Is the phrasal verb a distinctly English feature that arose at a certain stage in the history of the language and belongs to the colloquial register? In this insightful work, Stefan Thim debunks these ‘myths’. The book is a critical examination of the literature, both synchronic and diachronic, on the topic of the phrasal verb (PV) in English (e.g. carry out, use up, get by). It is not an empirical study of the phenomenon (though T summarizes several short studies of PVs that he has undertaken). The book’s major contribution to an understanding of the history of the PV is T’s contention that a Germanic system of preverbs led to both prefixed verbs and verb-particle combinations [End Page 664] (phrasal or particle verbs) and that it was large-scale changes in word order, not movement of the particle, that led ‘towards almost exceptionless postposition of the particles’ (5).

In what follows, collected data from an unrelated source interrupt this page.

[src/rtl/regbus_bridge.sv]
// Host bus to register_set bridge: turns Wishbone-classic single transfers into
// one-cycle register commands and returns a one-cycle ack or err.
module regbus_bridge #(
   parameter int DATA_WIDTH     = 8,
   parameter int ADDR_WIDTH     = 8,
   parameter int TIMEOUT_CYCLES = 15
) (
   input  logic                    clk,
   input  logic                    reset,
   input  logic                    i_host_cyc,
   input  logic                    i_host_stb,
   input  logic                    i_host_we,
   input  logic [ADDR_WIDTH-1:0]   i_host_adr,
   input  logic [3:0]              i_host_sel,
   input  logic [4*DATA_WIDTH-1:0] i_host_dat_w,
   output logic [4*DATA_WIDTH-1:0] o_host_dat_r,
   output logic                    o_host_ack,
   output logic                    o_host_err,
   output logic                    o_reg_wnr,
   output logic [1:0]              o_reg_req,
   output logic [ADDR_WIDTH-1:0]   o_reg_address,
   output logic [4*DATA_WIDTH-1:0] o_reg_wdata,
   input  logic                    i_reg_ack,
   input  logic [4*DATA_WIDTH-1:0] i_reg_rdata,
   output logic [2:0]              o_state
);

   localparam int BUS_W = 4 * DATA_WIDTH;
   localparam logic [7:0] TO_LAST = 8'(TIMEOUT_CYCLES - 1);

   typedef enum logic [2:0] {
      S_IDLE  = 3'd0,
      S_ISSUE = 3'd1,
      S_WAIT  = 3'd2,
      S_RESP  = 3'd3,
      S_ERR   = 3'd4
   } state_t;

   // Handshake: a request is valid when cyc & stb are high and is accepted only
   // on an edge where the bridge sits in IDLE; completion is a single-cycle
   // ack or err, after which the master must have dropped stb.

   state_t                  r_state, w_state_nxt;
   logic [1:0]              r_req, w_req_nxt;
   logic                    r_wnr, w_wnr_nxt;
   logic [ADDR_WIDTH-1:0]   r_address, w_address_nxt;
   logic [BUS_W-1:0]        r_wdata, w_wdata_nxt;
   logic [BUS_W-1:0]        r_dat_r, w_dat_r_nxt;
   logic                    r_ack, w_ack_nxt;
   logic                    r_err, w_err_nxt;
   logic [1:0]              r_lane, w_lane_nxt;
   logic [3:0]              r_sel, w_sel_nxt;
   logic [7:0]              r_cnt, w_cnt_nxt;

   logic                    w_dec_legal;
   logic [1:0]              w_dec_req;
   logic [1:0]              w_dec_lane;
   logic [BUS_W-1:0]        w_wdata_shifted;
   logic [BUS_W-1:0]        w_lane_mask;
   logic [BUS_W-1:0]        w_rdata_aligned;
   logic                    w_unused_adr;

   // Byte address bits [1:0] are replaced by the decoded lane.
   assign w_unused_adr = ^i_host_adr[1:0];

   always_comb begin
      w_dec_legal = 1'b1;
      w_dec_req   = 2'd1;
      w_dec_lane  = 2'd0;
      case (i_host_sel)
         4'b0001: begin w_dec_req = 2'd1; w_dec_lane = 2'd0; end
         4'b0010: begin w_dec_req = 2'd1; w_dec_lane = 2'd1; end
         4'b0100: begin w_dec_req = 2'd1; w_dec_lane = 2'd2; end
         4'b1000: begin w_dec_req = 2'd1; w_dec_lane = 2'd3; end
         4'b0011: begin w_dec_req = 2'd2; w_dec_lane = 2'd0; end
         4'b1100: begin w_dec_req = 2'd2; w_dec_lane = 2'd2; end
         4'b1111: begin w_dec_req = 2'd3; w_dec_lane = 2'd0; end
         default: begin w_dec_legal = 1'b0; w_dec_req = 2'd0; end
      endcase
   end

   assign w_wdata_shifted = i_host_dat_w >> (DATA_WIDTH * int'(w_dec_lane));

   // The latched select doubles as the lane mask for returned read data.
   always_comb begin
      w_lane_mask = '0;
      for (int i = 0; i < 4; i++) begin
         w_lane_mask[i*DATA_WIDTH +: DATA_WIDTH] = {DATA_WIDTH{r_sel[i]}};
      end
   end

   assign w_rdata_aligned = (i_reg_rdata << (DATA_WIDTH * int'(r_lane))) & w_lane_mask;

   always_comb begin
      w_state_nxt   = r_state;
      w_req_nxt     = 2'd0;
      w_wnr_nxt     = r_wnr;
      w_address_nxt = r_address;
      w_wdata_nxt   = r_wdata;
      w_dat_r_nxt   = '0;
      w_ack_nxt     = 1'b0;
      w_err_nxt     = 1'b0;
      w_lane_nxt    = r_lane;
      w_sel_nxt     = r_sel;
      w_cnt_nxt     = r_cnt;
      case (r_state)
         S_IDLE: begin
            w_cnt_nxt = '0;
            if (i_host_cyc && i_host_stb) begin
               if (w_dec_legal) begin
                  w_state_nxt   = S_ISSUE;
                  w_req_nxt     = w_dec_req;
                  w_wnr_nxt     = i_host_we;
                  w_address_nxt = {i_host_adr[ADDR_WIDTH-1:2], w_dec_lane};
                  w_wdata_nxt   = w_wdata_shifted;
                  w_lane_nxt    = w_dec_lane;
                  w_sel_nxt     = i_host_sel;
               end else begin
                  w_state_nxt = S_ERR;
                  w_err_nxt   = 1'b1;
               end
            end
         end
         S_ISSUE: begin
            w_state_nxt = S_WAIT;
         end
         S_WAIT: begin
            if (i_reg_ack) begin
               w_state_nxt = S_RESP;
               w_ack_nxt   = 1'b1;
               w_dat_r_nxt = r_wnr ? '0 : w_rdata_aligned;
            end else if (r_cnt == TO_LAST) begin
               w_state_nxt = S_ERR;
               w_err_nxt   = 1'b1;
            end else begin
               w_cnt_nxt = r_cnt + 8'd1;
            end
         end
         S_RESP:  w_state_nxt = S_IDLE;
         S_ERR:   w_state_nxt = S_IDLE;
         default: w_state_nxt = S_IDLE;
      endcase
   end

   always_ff @(posedge clk) begin
      if (reset) begin
         r_state   <= S_IDLE;
         r_req     <= 2'd0;
         r_wnr     <= 1'b0;
         r_address <= '0;
         r_wdata   <= '0;
         r_dat_r   <= '0;
         r_ack     <= 1'b0;
         r_err     <= 1'b0;
         r_lane    <= 2'd0;
         r_sel     <= 4'd0;
         r_cnt     <= 8'd0;
      end else begin
         r_state   <= w_state_nxt;
         r_req     <= w_req_nxt;
         r_wnr     <= w_wnr_nxt;
         r_address <= w_address_nxt;
         r_wdata   <= w_wdata_nxt;
         r_dat_r   <= w_dat_r_nxt;
         r_ack     <= w_ack_nxt;
         r_err     <= w_err_nxt;
         r_lane    <= w_lane_nxt;
         r_sel     <= w_sel_nxt;
         r_cnt     <= w_cnt_nxt;
      end
   end

   assign o_host_dat_r  = r_dat_r;
   assign o_host_ack    = r_ack;
   assign o_host_err    = r_err;
   assign o_reg_wnr     = r_wnr;
   assign o_reg_req     = r_req;
   assign o_reg_address = r_address;
   assign o_reg_wdata   = r_wdata;
   assign o_state       = r_state;

endmodule

[config.mk]
export PLATFORM = sky130hd
export DESIGN_NAME = regbus_bridge
export DESIGN_NICKNAME = d
export VERILOG_FILES = /design/src/rtl/regbus_bridge.sv
export SDC_FILE = /design/constraint.sdc
export NUM_CORES = 1
export LEC_CHECK = 0
export ABC_AREA = 1
export CAP_MARGIN = 30
export CORE_UTILIZATION = 63
export DETAILED_ROUTE_END_ITERATION = 10
export DONT_BUFFER_PORTS = 1
export PLACE_DENSITY = 0.9
export SYNTH_ARGS = -nofsm -noshare
export SYNTH_HDL_FRONTEND = slang
export SYNTH_SLANG_ARGS = --single-unit
export TNS_END_PERCENT = 20
[constraint.sdc]
create_clock -name clk -period 1.8 [get_ports clk]
set_input_delay 0.36 -clock clk [delete_from_list [all_inputs] [get_ports clk]]
set_output_delay 0.36 -clock clk [all_outputs]
set_load 0.01 [all_outputs]
==> results.yml <==
outcome:
  status: "finished, final reports clean"
sta:
  setup_tns_ns: 0
  setup_slack_ns: 0.148
  rsz0062_at_grt: "no"
  hold_viol: 0
  finalSetupViolations: 0
  timing.fmax_mhz: 605
  hold_ws_ns: 0.0561
  final-max-slew-violation-count: 0
  min_period_ns: 1.65
  worst_slew_pin_slew_ns: 0.646
  fin_skew_ns: 0.0149
  relSlewSlack: 0.569
  period_share: 0.918
clock_network:
  clock-sinks: 92
  hold_buffers: 0
  cts_root_buf: "clkbuf_8"
  path_clk_slew_ns: 0.09
  htreeDepth: 3
  cts_tree: "built"
  cts_buffer_depth: 2
  numCtsBuffers: 9
  insertion_delay_ns: 0.36
global_routing:
  grt_pass1_wl_um: 17700
  first_global_vias: 3979
  antenna_found_initial: 0
  overflow: 0
  grt_max_degree: 44
  grt_usage: 0.290
finish:
  mostFrequentLayoutCells: "205 x nand2_1, 157 x nor2_1, 112 x inv_1, 92 x dfxtp_1, 43 x nand3_1"
  fin_util: 0.691
  diodes: 0
  drive_gt1_frac: 0.0597
  regArea_um2: 1840
  nFillCells: 657
  syn_to_final_growth_pct: 6.13
  multi_input_area_um2: 2260
  final_common_cell: "nand2_1"
  nNetsFinal: 833
power_and_ir_drop:
  power_frac_clock: 0.310
  pwr-share-comb: 0.154
  p_switching_uw: 1260
  internal-power_uw: 2830
  pwr_density_cell_nw_per_um2: 821
  p_sw_frac: 0.307
  power_leakage_uw: 0.00258
  vdd_drop_max_mv: 0.423
  pwr-share-seq: 0.536
worst_setup_path:
  cp-end-kind: "flip-flop"
  r2r_start: "r_cnt[3]"
  cp_data_arrival_time_ns: 1.92
  rrSetupSlack_ns: 0.15
  path_class: "flip-flop to flip-flop"
  cp_max_fo: 11
  critPathLaunchType: "flip-flop"
  rr_worst_depth: 9
  r2r_end: "r_cnt[7]"
  cp_data_required_time_ns: 2.06
synth:
  netlist_area_um2: 4690
  ys_ff_latch: 92
  avgSynthCellArea_um2: 6.17
  ys_seq_area_frac: 0.392
  netlist_instances: 761
  ys_types: 19
  ys.warnings.count: 0
  syn-num-nets: 845
floorplan:
  die_w_um: 88.3
  pin_count: 162
  core_um2: 7210
  die_h_um: 88.3
  start_util: 0.651
  floorplan.die_area_um2: 7800
  num_rows: 31
detailed_routing:
  via_per_inst: 5.35
  routed_wl_um: 11200
  drc: 0
  vias: 4565
  ant_nets: 0
  wire_per_inst_um: 13.2
  first_iter_violations: 258
  drt_pass1_iterations: 7
placed_design:
  dp_hpwl_um: 8200
  place_congestion: 0.865
  port_buffers: 0
  pre_cts_ws_ns: 0.0208
min_path:
  hold_path_end: "r_cnt[5]"
  min_path_type: "input port to flip-flop"
  hold_depth: 1
  hold_start: "reset"
flow_run:
  cap_viol_max_count: 0
-- state kept, by name (all words and copies together), names as in the netlist --
| signal | cells |
|---|---|
| o_host_dat_r | 32 |
| o_reg_wdata | 32 |
| o_reg_address | 8 |
| r_cnt | 8 |
| r_sel | 4 |
| o_state | 3 |
| o_reg_req | 2 |
| o_host_ack | 1 |
| o_host_err | 1 |
| o_reg_wnr | 1 |
-- synth_stat cells (all sizes together) --
library cell / n / area (um^2)
nand3: 46 / 230
ha: 2 / 25.0
nand4: 37 / 231
nor3: 3 / 15.0
buf: 17 / 114
clkbuf: 23 / 86.3
nand2: 210 / 793
nor2: 158 / 596
a21oi: 7 / 35.0
o21ai: 43 / 215
inv: 115 / 432
mux2i: 8 / 80.1
dfxtp: 92 / 1840
-- per-layer routing --
layer,GRT usage,wire (um),up-vias
li1,-,-,2309
met1,0.340,4510,2002
met2,0.508,5530,228
met3,0.0784,954,26
met4,0.104,220,0
met5,0,0,-
-- metrics by stage --
stage / cells / total power (uW) / instance area [um^2]
floorplan: 761 / 2730 / 4690
global placement: 837 / 2830 / 4780
detailed placement: 837 / 2860 / 4780
CTS: 853 / 4110 / 4950
global route: 853 / 4320 / 4980
finish: 853 / 4090 / 4980
-- cells by family after synthesis --
kind of cell | count (synthesis) | share of synthesized area
fa+ha+maj | 2 | 0.00533
simple gates | 454 | 0.397
flops | 92 | 0.392
buf+inv | 155 | 0.135
compound gates | 50 | 0.0533
mux | 8 | 0.0171
-- critical path, cell delays in order (launching register included) --
cell and delay (ns):
dfxtp_1 0.44, nand2_1 0.11, inv_1 0.09, nand2_1 0.07, o21ai_0 0.28, nand2_2 0.21
inv_1 0.17, nor2_1 0.05, nor2_1 0.08, nor2_1 0.04
-- power groups by stage --
stage	Sequential (uW)	Combinational (uW)	Clock, uW
finish	2190	632	1270
global route	2200	726	1390
CTS	2190	623	1300
detailed placement	2240	619	0
global placement	2240	596	0
floorplan	2220	504	0
-- layout make-up --
type	instances	area share
multi-input cells	514	0.453
flip-flops and latches	92	0.370
inverters	115	0.0866
repair buffers	17	0.0306
clock buffers	10	0.0256
well taps	99	0.0249
clock inverters	6	0.00979
-- how the worst max path moves through the flow --
stage                     slack [ns]     startpoint  depth (start not counted)         endpoint
after floorplan                 0.33  i_host_sel[0]                         10  o_reg_wdata[13]
after global routing          0.0009       r_cnt[3]                          9         r_cnt[7]
after CTS                      0.008     o_state[2]                          8  o_host_dat_r[2]
final                           0.15       r_cnt[3]                          9         r_cnt[7]
after global placement           0.1     o_state[2]                          8  o_host_dat_r[3]
after detailed placement        0.02     o_state[2]                          8  o_host_dat_r[2]
-- what timing repair did --
action                     in CTS  in global routing
setup buffers                   0                  0
setup endpoints to repair       0                 37
resized for setup               0                  7
(Power assumes the default switching activity.)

After a brief introductory chapter, Ch. 2 (10–73) sets the groundwork for the diachronic study that follows. It discusses the PV in present-day English and other Germanic languages. T begins by proposing an elegant—although perhaps ultimately somewhat simplified—three-way semantic distinction (or cline) between ‘compositional’ PVs, where the particle may be either directional or aspectual in meaning, and ‘noncompositional’ PVs. T argues that although aspectual particles do not express spatial meaning, the resulting PVs are semantically transparent. He insists on the importance of including compositional forms in any discussion of PVs because they provide ‘the diachronic input to the development of aspectual and idiomatic meanings’ (21) and are the only forms that exhibit all of the syntactic behaviors characteristic of PVs. In a comparative section, T argues that PVs of the three semantic types occur in the present-day Germanic languages, though differing positions of the particles are connected to the basic word order of each language; the ‘striking’ similarities ‘point to their shared historical origins’ (46). T places PVs within the realm of word formation, not phraseology, considering them cases of ‘periphrastic word formation’ belonging to the class of complex predicates. That is, PVs are not free syntactic combinations of verbs and particles but are compounds (of verb plus spatial particle) or derivations (of verb plus aspectual particle); noncompositional PVs are ‘lexicalized complex construction[s]’ (65). Further justification for the concept of ‘periphrastic word formation’ and greater consideration of the literature on collocations might have been useful here.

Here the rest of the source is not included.